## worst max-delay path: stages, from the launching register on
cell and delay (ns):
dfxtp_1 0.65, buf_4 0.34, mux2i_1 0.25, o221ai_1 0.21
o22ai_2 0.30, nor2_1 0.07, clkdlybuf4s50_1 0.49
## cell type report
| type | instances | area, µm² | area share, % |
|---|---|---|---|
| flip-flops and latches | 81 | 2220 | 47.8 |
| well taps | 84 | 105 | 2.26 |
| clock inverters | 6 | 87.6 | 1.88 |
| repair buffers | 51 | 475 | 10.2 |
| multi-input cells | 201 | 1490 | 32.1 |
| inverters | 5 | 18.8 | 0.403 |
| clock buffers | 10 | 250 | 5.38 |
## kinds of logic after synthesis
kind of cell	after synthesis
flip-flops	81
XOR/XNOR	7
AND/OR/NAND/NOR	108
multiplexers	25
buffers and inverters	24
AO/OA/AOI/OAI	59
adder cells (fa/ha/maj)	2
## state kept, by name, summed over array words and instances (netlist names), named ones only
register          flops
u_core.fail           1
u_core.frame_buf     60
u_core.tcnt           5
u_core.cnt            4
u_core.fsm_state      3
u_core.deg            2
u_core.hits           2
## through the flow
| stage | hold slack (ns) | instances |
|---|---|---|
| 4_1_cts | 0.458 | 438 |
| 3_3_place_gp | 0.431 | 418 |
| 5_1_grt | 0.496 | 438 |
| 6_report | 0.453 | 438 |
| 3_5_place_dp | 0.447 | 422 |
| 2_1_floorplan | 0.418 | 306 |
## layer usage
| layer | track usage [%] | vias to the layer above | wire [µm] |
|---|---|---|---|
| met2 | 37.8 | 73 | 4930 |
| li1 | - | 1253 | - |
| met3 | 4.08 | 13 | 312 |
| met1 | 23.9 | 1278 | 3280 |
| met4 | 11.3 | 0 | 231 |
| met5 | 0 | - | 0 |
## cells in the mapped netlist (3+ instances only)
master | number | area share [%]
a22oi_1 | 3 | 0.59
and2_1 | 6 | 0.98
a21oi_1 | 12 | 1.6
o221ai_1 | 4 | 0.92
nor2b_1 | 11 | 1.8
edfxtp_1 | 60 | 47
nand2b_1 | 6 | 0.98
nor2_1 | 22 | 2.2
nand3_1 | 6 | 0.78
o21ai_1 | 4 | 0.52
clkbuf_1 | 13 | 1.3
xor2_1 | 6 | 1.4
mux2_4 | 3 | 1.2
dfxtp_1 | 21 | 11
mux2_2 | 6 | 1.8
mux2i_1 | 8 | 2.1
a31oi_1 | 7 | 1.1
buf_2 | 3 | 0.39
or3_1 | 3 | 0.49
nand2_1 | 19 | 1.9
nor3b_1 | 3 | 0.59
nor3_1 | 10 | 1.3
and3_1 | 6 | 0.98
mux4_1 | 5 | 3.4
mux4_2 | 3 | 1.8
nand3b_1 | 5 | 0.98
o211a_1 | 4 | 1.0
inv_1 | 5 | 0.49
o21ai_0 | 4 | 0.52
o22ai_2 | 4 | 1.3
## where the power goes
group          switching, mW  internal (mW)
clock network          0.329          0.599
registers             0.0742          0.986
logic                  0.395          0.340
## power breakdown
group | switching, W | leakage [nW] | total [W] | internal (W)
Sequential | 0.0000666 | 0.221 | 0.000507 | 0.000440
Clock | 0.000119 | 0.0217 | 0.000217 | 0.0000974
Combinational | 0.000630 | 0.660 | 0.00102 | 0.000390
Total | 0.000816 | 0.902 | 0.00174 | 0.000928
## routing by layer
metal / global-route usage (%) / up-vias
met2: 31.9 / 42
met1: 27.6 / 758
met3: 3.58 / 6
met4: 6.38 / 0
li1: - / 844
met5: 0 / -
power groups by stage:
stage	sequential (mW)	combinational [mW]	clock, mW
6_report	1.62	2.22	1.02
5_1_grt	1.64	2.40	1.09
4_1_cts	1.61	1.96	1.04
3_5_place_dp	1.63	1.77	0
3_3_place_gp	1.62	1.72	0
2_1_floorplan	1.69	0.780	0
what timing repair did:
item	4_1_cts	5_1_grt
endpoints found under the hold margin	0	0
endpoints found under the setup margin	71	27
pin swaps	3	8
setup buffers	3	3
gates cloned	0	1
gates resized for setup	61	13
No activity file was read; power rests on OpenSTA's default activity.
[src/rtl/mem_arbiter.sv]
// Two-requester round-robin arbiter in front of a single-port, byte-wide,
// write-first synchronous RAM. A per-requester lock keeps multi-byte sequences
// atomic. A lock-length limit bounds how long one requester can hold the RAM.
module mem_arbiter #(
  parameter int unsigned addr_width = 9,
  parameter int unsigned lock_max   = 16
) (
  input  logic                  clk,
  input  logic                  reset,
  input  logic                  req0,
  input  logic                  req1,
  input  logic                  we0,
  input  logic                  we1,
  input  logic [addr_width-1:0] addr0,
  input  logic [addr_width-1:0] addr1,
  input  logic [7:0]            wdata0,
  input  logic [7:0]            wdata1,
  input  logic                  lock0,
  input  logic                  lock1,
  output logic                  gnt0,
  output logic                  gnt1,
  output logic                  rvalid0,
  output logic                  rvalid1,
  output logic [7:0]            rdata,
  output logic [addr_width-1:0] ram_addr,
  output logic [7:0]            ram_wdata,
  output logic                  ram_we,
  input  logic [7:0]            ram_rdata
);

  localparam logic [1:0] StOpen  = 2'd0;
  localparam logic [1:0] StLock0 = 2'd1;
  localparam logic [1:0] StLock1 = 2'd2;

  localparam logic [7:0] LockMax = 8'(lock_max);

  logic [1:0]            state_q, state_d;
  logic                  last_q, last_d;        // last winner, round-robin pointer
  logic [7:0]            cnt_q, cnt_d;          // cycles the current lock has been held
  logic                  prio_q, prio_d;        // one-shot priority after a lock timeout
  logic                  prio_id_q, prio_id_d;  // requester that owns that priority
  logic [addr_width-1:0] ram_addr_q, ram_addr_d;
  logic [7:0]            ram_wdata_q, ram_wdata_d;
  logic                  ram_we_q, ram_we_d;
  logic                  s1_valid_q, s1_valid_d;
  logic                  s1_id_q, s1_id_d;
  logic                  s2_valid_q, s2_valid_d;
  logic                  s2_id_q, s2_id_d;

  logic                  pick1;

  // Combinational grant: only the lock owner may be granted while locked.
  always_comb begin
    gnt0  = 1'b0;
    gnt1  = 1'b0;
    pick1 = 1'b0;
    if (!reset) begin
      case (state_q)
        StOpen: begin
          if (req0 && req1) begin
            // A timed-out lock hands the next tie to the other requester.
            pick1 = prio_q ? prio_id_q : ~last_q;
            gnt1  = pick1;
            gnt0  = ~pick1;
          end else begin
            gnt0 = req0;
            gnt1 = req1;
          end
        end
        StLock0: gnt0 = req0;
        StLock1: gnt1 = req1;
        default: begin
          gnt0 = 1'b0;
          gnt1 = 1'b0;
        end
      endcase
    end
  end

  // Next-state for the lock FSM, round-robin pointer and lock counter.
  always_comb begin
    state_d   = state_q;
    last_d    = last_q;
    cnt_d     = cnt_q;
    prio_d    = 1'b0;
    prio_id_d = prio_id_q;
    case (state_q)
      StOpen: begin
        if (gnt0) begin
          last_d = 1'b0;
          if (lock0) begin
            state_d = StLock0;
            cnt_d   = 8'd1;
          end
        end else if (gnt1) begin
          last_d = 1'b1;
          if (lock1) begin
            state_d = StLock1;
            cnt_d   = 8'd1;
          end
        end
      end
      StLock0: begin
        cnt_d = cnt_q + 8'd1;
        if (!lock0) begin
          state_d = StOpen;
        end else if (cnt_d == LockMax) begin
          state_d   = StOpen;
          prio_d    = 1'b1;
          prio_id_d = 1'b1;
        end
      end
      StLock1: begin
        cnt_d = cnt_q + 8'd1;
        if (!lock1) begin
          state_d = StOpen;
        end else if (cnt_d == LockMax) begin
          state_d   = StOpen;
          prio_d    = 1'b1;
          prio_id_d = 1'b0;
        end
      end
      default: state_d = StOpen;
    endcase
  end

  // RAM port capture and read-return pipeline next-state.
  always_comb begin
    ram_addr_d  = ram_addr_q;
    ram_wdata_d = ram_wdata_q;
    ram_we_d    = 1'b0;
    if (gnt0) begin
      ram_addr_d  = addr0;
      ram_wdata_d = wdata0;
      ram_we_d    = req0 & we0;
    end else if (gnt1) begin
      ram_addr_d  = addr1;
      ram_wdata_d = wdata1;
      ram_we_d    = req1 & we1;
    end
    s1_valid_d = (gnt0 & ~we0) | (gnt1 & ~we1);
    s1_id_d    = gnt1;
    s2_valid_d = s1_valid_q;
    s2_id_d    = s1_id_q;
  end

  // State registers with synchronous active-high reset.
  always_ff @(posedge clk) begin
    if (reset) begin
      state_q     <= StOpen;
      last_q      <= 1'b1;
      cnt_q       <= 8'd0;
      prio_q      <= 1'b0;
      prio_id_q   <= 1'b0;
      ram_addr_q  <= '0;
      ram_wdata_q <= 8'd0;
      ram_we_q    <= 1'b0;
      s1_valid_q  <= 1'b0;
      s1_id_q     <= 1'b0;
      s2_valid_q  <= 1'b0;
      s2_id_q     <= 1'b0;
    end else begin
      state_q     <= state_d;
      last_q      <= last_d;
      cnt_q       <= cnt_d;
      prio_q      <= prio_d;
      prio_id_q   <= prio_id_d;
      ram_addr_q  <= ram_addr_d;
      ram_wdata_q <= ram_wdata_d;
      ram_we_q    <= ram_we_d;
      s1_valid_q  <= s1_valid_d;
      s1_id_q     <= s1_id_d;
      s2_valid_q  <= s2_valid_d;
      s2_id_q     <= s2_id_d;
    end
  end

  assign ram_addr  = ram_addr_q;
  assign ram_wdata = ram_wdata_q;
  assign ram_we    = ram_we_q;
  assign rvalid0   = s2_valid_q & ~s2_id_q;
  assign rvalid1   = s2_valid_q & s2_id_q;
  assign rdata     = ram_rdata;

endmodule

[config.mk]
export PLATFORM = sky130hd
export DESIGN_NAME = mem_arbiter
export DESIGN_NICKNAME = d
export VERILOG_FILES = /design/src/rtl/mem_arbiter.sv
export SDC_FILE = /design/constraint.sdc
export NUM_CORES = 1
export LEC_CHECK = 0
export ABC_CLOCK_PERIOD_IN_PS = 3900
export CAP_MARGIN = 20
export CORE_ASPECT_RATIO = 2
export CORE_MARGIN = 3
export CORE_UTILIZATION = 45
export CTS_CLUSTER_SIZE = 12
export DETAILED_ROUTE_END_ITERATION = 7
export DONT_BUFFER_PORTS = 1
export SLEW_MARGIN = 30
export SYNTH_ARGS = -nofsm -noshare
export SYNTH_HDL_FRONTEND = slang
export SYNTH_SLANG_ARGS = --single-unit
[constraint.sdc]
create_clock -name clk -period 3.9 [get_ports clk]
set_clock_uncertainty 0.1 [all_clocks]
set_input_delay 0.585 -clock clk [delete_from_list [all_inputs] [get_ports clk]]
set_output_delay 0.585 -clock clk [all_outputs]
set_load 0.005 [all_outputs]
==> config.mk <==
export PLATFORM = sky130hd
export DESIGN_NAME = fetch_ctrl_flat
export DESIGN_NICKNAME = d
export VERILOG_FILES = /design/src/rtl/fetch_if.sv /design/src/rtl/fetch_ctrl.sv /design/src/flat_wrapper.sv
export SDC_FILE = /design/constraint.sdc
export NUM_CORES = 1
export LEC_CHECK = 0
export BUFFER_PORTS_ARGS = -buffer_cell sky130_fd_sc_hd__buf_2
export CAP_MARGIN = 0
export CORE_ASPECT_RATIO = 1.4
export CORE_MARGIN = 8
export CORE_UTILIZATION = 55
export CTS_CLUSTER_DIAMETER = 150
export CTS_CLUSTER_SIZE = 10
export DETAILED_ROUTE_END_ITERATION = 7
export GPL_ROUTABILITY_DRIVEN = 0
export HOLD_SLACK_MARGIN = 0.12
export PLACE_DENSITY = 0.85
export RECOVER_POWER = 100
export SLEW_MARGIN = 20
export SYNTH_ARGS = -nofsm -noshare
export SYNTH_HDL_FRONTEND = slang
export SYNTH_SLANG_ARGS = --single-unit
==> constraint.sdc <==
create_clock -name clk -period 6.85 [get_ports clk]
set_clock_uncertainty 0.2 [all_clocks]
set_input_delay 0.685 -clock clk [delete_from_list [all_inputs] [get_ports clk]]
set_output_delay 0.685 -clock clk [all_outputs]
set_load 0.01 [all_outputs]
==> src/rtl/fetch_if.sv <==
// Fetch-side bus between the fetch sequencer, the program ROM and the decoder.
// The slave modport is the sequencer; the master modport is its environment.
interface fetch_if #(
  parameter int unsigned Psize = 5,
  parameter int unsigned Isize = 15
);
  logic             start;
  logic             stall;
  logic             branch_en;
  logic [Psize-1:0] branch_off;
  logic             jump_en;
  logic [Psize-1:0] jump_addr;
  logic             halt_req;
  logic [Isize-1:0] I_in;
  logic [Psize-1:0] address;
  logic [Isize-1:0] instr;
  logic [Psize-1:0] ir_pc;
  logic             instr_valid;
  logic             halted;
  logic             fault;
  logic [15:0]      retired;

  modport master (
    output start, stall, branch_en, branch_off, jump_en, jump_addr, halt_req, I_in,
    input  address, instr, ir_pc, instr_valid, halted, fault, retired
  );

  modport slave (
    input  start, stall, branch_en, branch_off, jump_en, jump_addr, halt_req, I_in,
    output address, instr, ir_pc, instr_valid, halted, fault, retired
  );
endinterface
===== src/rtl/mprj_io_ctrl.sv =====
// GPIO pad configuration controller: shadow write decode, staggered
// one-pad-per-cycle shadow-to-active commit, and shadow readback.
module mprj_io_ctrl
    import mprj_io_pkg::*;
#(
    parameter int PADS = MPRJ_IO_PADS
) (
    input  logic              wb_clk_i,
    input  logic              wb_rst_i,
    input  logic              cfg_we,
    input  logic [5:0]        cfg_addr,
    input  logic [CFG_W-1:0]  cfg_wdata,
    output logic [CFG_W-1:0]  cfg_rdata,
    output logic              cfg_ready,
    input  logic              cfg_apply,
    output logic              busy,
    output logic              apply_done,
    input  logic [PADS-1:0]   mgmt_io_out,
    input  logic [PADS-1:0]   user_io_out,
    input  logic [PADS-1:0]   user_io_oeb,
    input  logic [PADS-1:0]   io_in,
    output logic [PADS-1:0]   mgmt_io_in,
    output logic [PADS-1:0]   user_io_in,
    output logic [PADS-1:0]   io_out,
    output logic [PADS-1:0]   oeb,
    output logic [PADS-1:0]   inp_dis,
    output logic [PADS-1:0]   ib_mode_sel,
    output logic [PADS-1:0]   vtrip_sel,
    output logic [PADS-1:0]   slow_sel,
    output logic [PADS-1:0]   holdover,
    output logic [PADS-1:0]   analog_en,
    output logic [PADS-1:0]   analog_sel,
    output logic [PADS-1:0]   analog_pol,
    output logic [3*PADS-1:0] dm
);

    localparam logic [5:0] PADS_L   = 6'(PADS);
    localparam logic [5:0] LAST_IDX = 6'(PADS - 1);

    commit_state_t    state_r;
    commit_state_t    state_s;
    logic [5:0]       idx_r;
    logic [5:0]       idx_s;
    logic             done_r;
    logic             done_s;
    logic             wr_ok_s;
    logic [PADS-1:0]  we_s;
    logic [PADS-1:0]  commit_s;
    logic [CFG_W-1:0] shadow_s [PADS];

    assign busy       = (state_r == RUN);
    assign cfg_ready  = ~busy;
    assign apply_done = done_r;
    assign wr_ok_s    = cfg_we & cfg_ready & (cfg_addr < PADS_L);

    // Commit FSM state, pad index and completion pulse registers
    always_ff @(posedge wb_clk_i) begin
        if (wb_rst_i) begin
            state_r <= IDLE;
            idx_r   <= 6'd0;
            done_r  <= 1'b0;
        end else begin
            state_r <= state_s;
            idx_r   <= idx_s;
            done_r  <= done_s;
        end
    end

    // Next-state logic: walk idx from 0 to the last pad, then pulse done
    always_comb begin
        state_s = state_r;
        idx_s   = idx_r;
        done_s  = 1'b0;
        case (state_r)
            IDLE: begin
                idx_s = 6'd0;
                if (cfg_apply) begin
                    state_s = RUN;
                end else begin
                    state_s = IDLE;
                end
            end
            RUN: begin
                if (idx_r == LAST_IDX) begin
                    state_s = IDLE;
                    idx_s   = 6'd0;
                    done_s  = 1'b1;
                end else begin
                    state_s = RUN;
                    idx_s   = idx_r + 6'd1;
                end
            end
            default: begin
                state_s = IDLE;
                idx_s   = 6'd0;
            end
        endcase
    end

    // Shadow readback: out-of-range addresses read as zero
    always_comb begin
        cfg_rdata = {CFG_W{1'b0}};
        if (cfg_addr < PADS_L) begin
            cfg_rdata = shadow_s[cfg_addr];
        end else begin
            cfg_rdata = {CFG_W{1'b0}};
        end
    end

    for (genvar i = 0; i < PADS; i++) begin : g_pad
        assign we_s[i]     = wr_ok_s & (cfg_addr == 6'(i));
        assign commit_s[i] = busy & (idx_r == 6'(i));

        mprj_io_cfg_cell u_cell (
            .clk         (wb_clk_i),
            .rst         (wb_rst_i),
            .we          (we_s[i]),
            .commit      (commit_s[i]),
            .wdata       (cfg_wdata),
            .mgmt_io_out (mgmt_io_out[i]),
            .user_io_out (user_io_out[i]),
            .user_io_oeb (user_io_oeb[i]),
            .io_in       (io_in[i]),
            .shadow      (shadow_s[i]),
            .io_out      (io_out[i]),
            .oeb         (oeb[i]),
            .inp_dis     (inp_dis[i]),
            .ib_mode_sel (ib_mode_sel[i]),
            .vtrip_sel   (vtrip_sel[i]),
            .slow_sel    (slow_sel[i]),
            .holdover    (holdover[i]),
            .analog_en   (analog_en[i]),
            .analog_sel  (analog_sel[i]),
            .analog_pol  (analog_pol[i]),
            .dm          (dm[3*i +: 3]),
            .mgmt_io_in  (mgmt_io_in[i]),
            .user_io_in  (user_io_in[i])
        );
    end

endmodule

□ □ □

Action item:
Every line of the entries that includes "internal" must be copied into the answer.

Final answer:
group          switching, mW  internal (mW)
group | switching, W | leakage [nW] | total [W] | internal (W)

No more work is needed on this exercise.